• BRIEF: Return verbatim every line from the first line of the data below to the line that contains "wire box00, box01, box02, box03, box04, box05, box06;", inclusive, and no further.

• DATA SECTION:
◆ ◆ ◆ ◆ ◆

==> garnet: inputs <==
==> flow/design.v <==
`timescale 1ns / 1ps
module catTrap(Clk, Reset, Down_b, hCount, vCount, rgb, bright, Block_col, Block_row);
	input	Clk, Reset, Down_b;
	input [7:0] Block_col, Block_row;
	reg btn_flag;
	integer i, j;
	reg [6:0] state;
	input [9:0] hCount, vCount;
	reg [83:0] board_map;    
	output reg [11:0] rgb;
	input bright;
	reg [1:0] cat_flag;
	reg [2:0] block_col;
  reg [2:0] block_row;
	reg [2:0] cat_col;
	reg [2:0] cat_row;
	localparam
		START =    7'b1000000,
		PLAY =   7'b0100000,
		GAMEOVER =   7'b0010000,
		GAMEWIN =  7'b0001000,
	WHITE = 12'b1111_1111_1111;
	parameter GRAY = 12'b1010_1010_1010;
	parameter BLACK = 12'b0000_0000_0000;
	parameter RED = 12'b1111_0000_0000;
	parameter ORANGE = 12'b1111_1000_0000;
	parameter GREEN = 12'b0000_1111_0000;
	wire [11:0] color [0:3];
	wire inbound;
	wire box00, box01, box02, box03, box04, box05, box06;
	wire box10, box11, box12, box13, box14, box15, box16;
	wire box20, box21, box22, box23, box24, box25, box26;
	wire box30, box31, box32, box33, box34, box35, box36;
	wire box40, box41, box42, box43, box44, box45, box46;
	wire box50, box51, box52, box53, box54, box55, box56;
	assign color[0] = WHITE;
	assign color[1] = GRAY;
	assign color[2] = ORANGE;
	assign color[3] = BLACK;
	always@ (*)
	begin
    	if(~bright )	 
			rgb = BLACK;
		else if (inbound)
		begin
			if(box00)
				rgb = color[board_map[70 +: 2]];
			else if (box01)
				rgb = color[board_map[72 +: 2]];
			else if (box02)
				rgb = color[board_map[74 +: 2]];
			else if (box03)
				rgb = color[board_map[76 +: 2]];
			else if (box04)
				rgb = color[board_map[78 +: 2]];
			else if (box05)
				rgb = color[board_map[80 +: 2]];
			else if (box06)
				rgb = color[board_map[82 +: 2]];
			else if (box10)
				rgb = color[board_map[56 +: 2]];
			else if (box11)
				rgb = color[board_map[58 +: 2]];
			else if (box12)
				rgb = color[board_map[60 +: 2]];
			else if (box13)
				rgb = color[board_map[62 +: 2]];
			else if (box14)
				rgb = color[board_map[64 +: 2]];
			else if (box15)
				rgb = color[board_map[66 +: 2]];
			else if (box16)
				rgb = color[board_map[68 +: 2]];
			else if (box20)
				rgb = color[board_map[42 +: 2]];
			else if (box21)
				rgb = color[board_map[44 +: 2]];
			else if (box22)
				rgb = color[board_map[46 +: 2]];
			else if (box23)
				rgb = color[board_map[48 +: 2]];
			else if (box24)
				rgb = color[board_map[50 +: 2]];
			else if (box25)
				rgb = color[board_map[52 +: 2]];
			else if (box26)
				rgb = color[board_map[54 +: 2]];
			else if (box30)
				rgb = color[board_map[28 +: 2]];
			else if (box31)
				rgb = color[board_map[30 +: 2]];
			else if (box32)
				rgb = color[board_map[32 +: 2]];
			else if (box33)
				rgb = color[board_map[34 +: 2]];
			else if (box34)
				rgb = color[board_map[36 +: 2]];
			else if (box35)
				rgb = color[board_map[38 +: 2]];
			else if (box36)
				rgb = color[board_map[40 +: 2]];
			else if (box40)
				rgb = color[board_map[14 +: 2]];
			else if (box41)
				rgb = color[board_map[16 +: 2]];
			else if (box42)
				rgb = color[board_map[18 +: 2]];
			else if (box43)
				rgb = color[board_map[20 +: 2]];
			else if (box44)
				rgb = color[board_map[22 +: 2]];
			else if (box45)
				rgb = color[board_map[24 +: 2]];
			else if (box46)
				rgb = color[board_map[26 +: 2]];
			else if (box50)
				rgb = color[board_map[0 +: 2]];
			else if (box51)
				rgb = color[board_map[2 +: 2]];
			else if (box52)
				rgb = color[board_map[4 +: 2]];
			else if (box53)
				rgb = color[board_map[6 +: 2]];
			else if (box54)
				rgb = color[board_map[8 +: 2]];
			else if (box55)
				rgb = color[board_map[10 +: 2]];
			else if (box56)
				rgb = color[board_map[12 +: 2]];
			else
				rgb = 12'b0000_0111_1111;
		end
		else
		begin
			if (state == GAMEOVER)
				rgb = RED;
			else if (state == GAMEWIN)
				rgb = GREEN;
			else if (state == START)
			     rgb = ORANGE;
			else
				rgb = 12'b1010_1111_1111;
	     end
	end
	assign inbound = ((hCount >= 190)&&(hCount <= 550)&&(vCount >= 140)&&(vCount <= 450));
	assign box00 = ((hCount >= 200)&&(hCount <= 250)&&(vCount >= 150)&&(vCount <= 200));
	assign box01 = ((hCount >= 250)&&(hCount <= 300)&&(vCount >= 150)&&(vCount <= 200));
	assign box02 = ((hCount >= 300)&&(hCount <= 350)&&(vCount >= 150)&&(vCount <= 200));
	assign box03 = ((hCount >= 350)&&(hCount <= 400)&&(vCount >= 150)&&(vCount <= 200));
	assign box04 = ((hCount >= 400)&&(hCount <= 450)&&(vCount >= 150)&&(vCount <= 200));
	assign box05 = ((hCount >= 450)&&(hCount <= 500)&&(vCount >= 150)&&(vCount <= 200));
	assign box06 = ((hCount >= 500)&&(hCount <= 550)&&(vCount >= 150)&&(vCount <= 200));
	assign box10 = ((hCount >= 200)&&(hCount <= 250)&&(vCount >= 200)&&(vCount <= 250));
	assign box11 = ((hCount >= 250)&&(hCount <= 300)&&(vCount >= 200)&&(vCount <= 250));
	assign box12 = ((hCount >= 300)&&(hCount <= 350)&&(vCount >= 200)&&(vCount <= 250));
	assign box13 = ((hCount >= 350)&&(hCount <= 400)&&(vCount >= 200)&&(vCount <= 250));
	assign box14 = ((hCount >= 400)&&(hCount <= 450)&&(vCount >= 200)&&(vCount <= 250));
	assign box15 = ((hCount >= 450)&&(hCount <= 500)&&(vCount >= 200)&&(vCount <= 250));
	assign box16 = ((hCount >= 500)&&(hCount <= 550)&&(vCount >= 200)&&(vCount <= 250));
	assign box20 = ((hCount >= 200)&&(hCount <= 250)&&(vCount >= 250)&&(vCount <= 300));
	assign box21 = ((hCount >= 250)&&(hCount <= 300)&&(vCount >= 250)&&(vCount <= 300));
	assign box22 = ((hCount >= 300)&&(hCount <= 350)&&(vCount >= 250)&&(vCount <= 300));
	assign box23 = ((hCount >= 350)&&(hCount <= 400)&&(vCount >= 250)&&(vCount <= 300));
	assign box24 = ((hCount >= 400)&&(hCount <= 450)&&(vCount >= 250)&&(vCount <= 300));
	assign box25 = ((hCount >= 450)&&(hCount <= 500)&&(vCount >= 250)&&(vCount <= 300));
	assign box26 = ((hCount >= 500)&&(hCount <= 550)&&(vCount >= 250)&&(vCount <= 300));
	assign box30 = ((hCount >= 200)&&(hCount <= 250)&&(vCount >= 300)&&(vCount <= 350));
	assign box31 = ((hCount >= 250)&&(hCount <= 300)&&(vCount >= 300)&&(vCount <= 350));
	assign box32 = ((hCount >= 300)&&(hCount <= 350)&&(vCount >= 300)&&(vCount <= 350));
	assign box33 = ((hCount >= 350)&&(hCount <= 400)&&(vCount >= 300)&&(vCount <= 350));
	assign box34 = ((hCount >= 400)&&(hCount <= 450)&&(vCount >= 300)&&(vCount <= 350));
	assign box35 = ((hCount >= 450)&&(hCount <= 500)&&(vCount >= 300)&&(vCount <= 350));
	assign box36 = ((hCount >= 500)&&(hCount <= 550)&&(vCount >= 300)&&(vCount <= 350));
	assign box40 = ((hCount >= 200)&&(hCount <= 250)&&(vCount >= 350)&&(vCount <= 400));
	assign box41 = ((hCount >= 250)&&(hCount <= 300)&&(vCount >= 350)&&(vCount <= 400));
	assign box42 = ((hCount >= 300)&&(hCount <= 350)&&(vCount >= 350)&&(vCount <= 400));
	assign box43 = ((hCount >= 350)&&(hCount <= 400)&&(vCount >= 350)&&(vCount <= 400));
	assign box44 = ((hCount >= 400)&&(hCount <= 450)&&(vCount >= 350)&&(vCount <= 400));
	assign box45 = ((hCount >= 450)&&(hCount <= 500)&&(vCount >= 350)&&(vCount <= 400));
	assign box46 = ((hCount >= 500)&&(hCount <= 550)&&(vCount >= 350)&&(vCount <= 400));
	assign box50 = ((hCount >= 200)&&(hCount <= 250)&&(vCount >= 400)&&(vCount <= 450));
	assign box51 = ((hCount >= 250)&&(hCount <= 300)&&(vCount >= 400)&&(vCount <= 450));
	assign box52 = ((hCount >= 300)&&(hCount <= 350)&&(vCount >= 400)&&(vCount <= 450));
	assign box53 = ((hCount >= 350)&&(hCount <= 400)&&(vCount >= 400)&&(vCount <= 450));
	assign box54 = ((hCount >= 400)&&(hCount <= 450)&&(vCount >= 400)&&(vCount <= 450));
	assign box55 = ((hCount >= 450)&&(hCount <= 500)&&(vCount >= 400)&&(vCount <= 450));
	assign box56 = ((hCount >= 500)&&(hCount <= 550)&&(vCount >= 400)&&(vCount <= 450));
	reg [83:0] next_map;
	reg [6:0] next_state;
	reg [2:0] next_cat_col;
	reg [2:0] next_cat_row;
	always @ (*)
	begin
		next_state = state;
		next_cat_col = cat_col;
		next_cat_row = cat_row;
		block_row = 3'b000;
		block_col = 3'b000;
		cat_flag = 1;
		for (i = 0; i < 6; i = i + 1)
			for (j = 0; j < 7; j = j + 1)
				next_map[2*((i)*7+(j)) +: 2] = board_map[2*((i)*7+(j)) +: 2];
			case(state)
				START:
				begin
						if (Down_b)
							begin
								 next_state = PLAY;
							end
				end
				PLAY:
				begin
	        if (Down_b)
	            begin
	            case(Block_row)
	               8'b00000000: block_row = 3'b000;
	               8'b00000001: block_row = 3'b001;
	               8'b00000010: block_row = 3'b010;
	               8'b00000100: block_row = 3'b011;
	               8'b00001000: block_row = 3'b100;
	               8'b00010000: block_row = 3'b101;
	               8'b00100000: block_row = 3'b110;
	               8'b01000000: block_row = 3'b111;
	               default: block_row = 3'b000;
	              endcase
	              case(Block_col)
	               8'b00000000: block_col = 3'b000;
	               8'b00000001: block_col = 3'b001;
	               8'b00000010: block_col = 3'b010;
	               8'b00000100: block_col = 3'b011;
	               8'b00001000: block_col = 3'b100;
	               8'b00010000: block_col = 3'b101;
	               8'b00100000: block_col = 3'b110;
	               8'b01000000: block_col = 3'b111;
	               default: block_col = 3'b000;
	              endcase
                    if ((block_row <= 3'd5)&&(block_col <= 3'd6))
                      next_map[2*((block_row)*7+(block_col)) +: 2] = 3;
                    cat_flag = 1;
                    if ((next_map[2*((next_cat_row+1)*7+(next_cat_col)) +: 2] != 3)&&(cat_flag==1))
                      begin
                        next_map[2*((next_cat_row+1)*7+(next_cat_col)) +: 2] = 2;
                        next_map[2*((next_cat_row)*7+(next_cat_col)) +: 2] = 0;
                        next_cat_row = next_cat_row + 1;
                        cat_flag = 0;
                      end
                    else if ((next_map[2*((next_cat_row)*7+(next_cat_col+1)) +: 2] != 3)&&(cat_flag==1))
                      begin
                        next_map[2*((next_cat_row)*7+(next_cat_col+1)) +: 2] = 2;
                        next_map[2*((next_cat_row)*7+(next_cat_col)) +: 2] = 0;
                        next_cat_col = next_cat_col + 1;
                        cat_flag = 0;
                      end
                    else if ((next_map[2*((next_cat_row-1)*7+(next_cat_col)) +: 2] != 3)&&(cat_flag==1))
                      begin
                        next_map[2*((next_cat_row-1)*7+(next_cat_col)) +: 2] = 2;
                        next_map[2*((next_cat_row)*7+(next_cat_col)) +: 2] = 0;
                        next_cat_row = next_cat_row - 1;
                        cat_flag = 0;
                      end
                    else if ((next_map[2*((next_cat_row)*7+(next_cat_col-1)) +: 2] != 3)&&(cat_flag==1))
                      begin
                        next_map[2*((next_cat_row)*7+(next_cat_col-1)) +: 2] = 2;
                        next_map[2*((next_cat_row)*7+(next_cat_col)) +: 2] = 0;
                        next_cat_col = next_cat_col - 1;
                        cat_flag = 0;
                      end
                    else
                      next_state = GAMEWIN;
	            end
								 if ((next_cat_row > 4)||(next_cat_col > 5)||(next_cat_col < 1)||(next_cat_row < 1))
									 next_state = GAMEOVER;
	           end
				GAMEOVER:
				begin
	      end
				GAMEWIN:
				begin
	      end
				default: ;
		  endcase
	end
	always @ (posedge Clk, posedge Reset)
	begin
		if(Reset)
		begin
			state <= START;
			cat_col <= 3'd3;
			cat_row <= 3'd3;
			for (i = 0; i < 6; i = i + 1)
				for (j = 0; j < 7; j = j + 1)
					board_map[2*((i)*7+(j)) +: 2] <= ((i + j) % 2 == 1) ? 2'd1 : 2'd0;
			board_map[48 +: 2] <= 2;  
		end
		else
		begin
			state <= next_state;
			cat_col <= next_cat_col;
			cat_row <= next_cat_row;
			for (i = 0; i < 6; i = i + 1)
				for (j = 0; j < 7; j = j + 1)
					board_map[2*((i)*7+(j)) +: 2] <= next_map[2*((i)*7+(j)) +: 2];
	   end 
    end
endmodule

◆ ◆ ◆ ◆ ◆

• YOUR RESPONSE:
==> garnet: inputs <==
==> flow/design.v <==
`timescale 1ns / 1ps
module catTrap(Clk, Reset, Down_b, hCount, vCount, rgb, bright, Block_col, Block_row);
	input	Clk, Reset, Down_b;
	input [7:0] Block_col, Block_row;
	reg btn_flag;
	integer i, j;
	reg [6:0] state;
	input [9:0] hCount, vCount;
	reg [83:0] board_map;    
	output reg [11:0] rgb;
	input bright;
	reg [1:0] cat_flag;
	reg [2:0] block_col;
  reg [2:0] block_row;
	reg [2:0] cat_col;
	reg [2:0] cat_row;
	localparam
		START =    7'b1000000,
		PLAY =   7'b0100000,
		GAMEOVER =   7'b0010000,
		GAMEWIN =  7'b0001000,
	WHITE = 12'b1111_1111_1111;
	parameter GRAY = 12'b1010_1010_1010;
	parameter BLACK = 12'b0000_0000_0000;
	parameter RED = 12'b1111_0000_0000;
	parameter ORANGE = 12'b1111_1000_0000;
	parameter GREEN = 12'b0000_1111_0000;
	wire [11:0] color [0:3];
	wire inbound;
	wire box00, box01, box02, box03, box04, box05, box06;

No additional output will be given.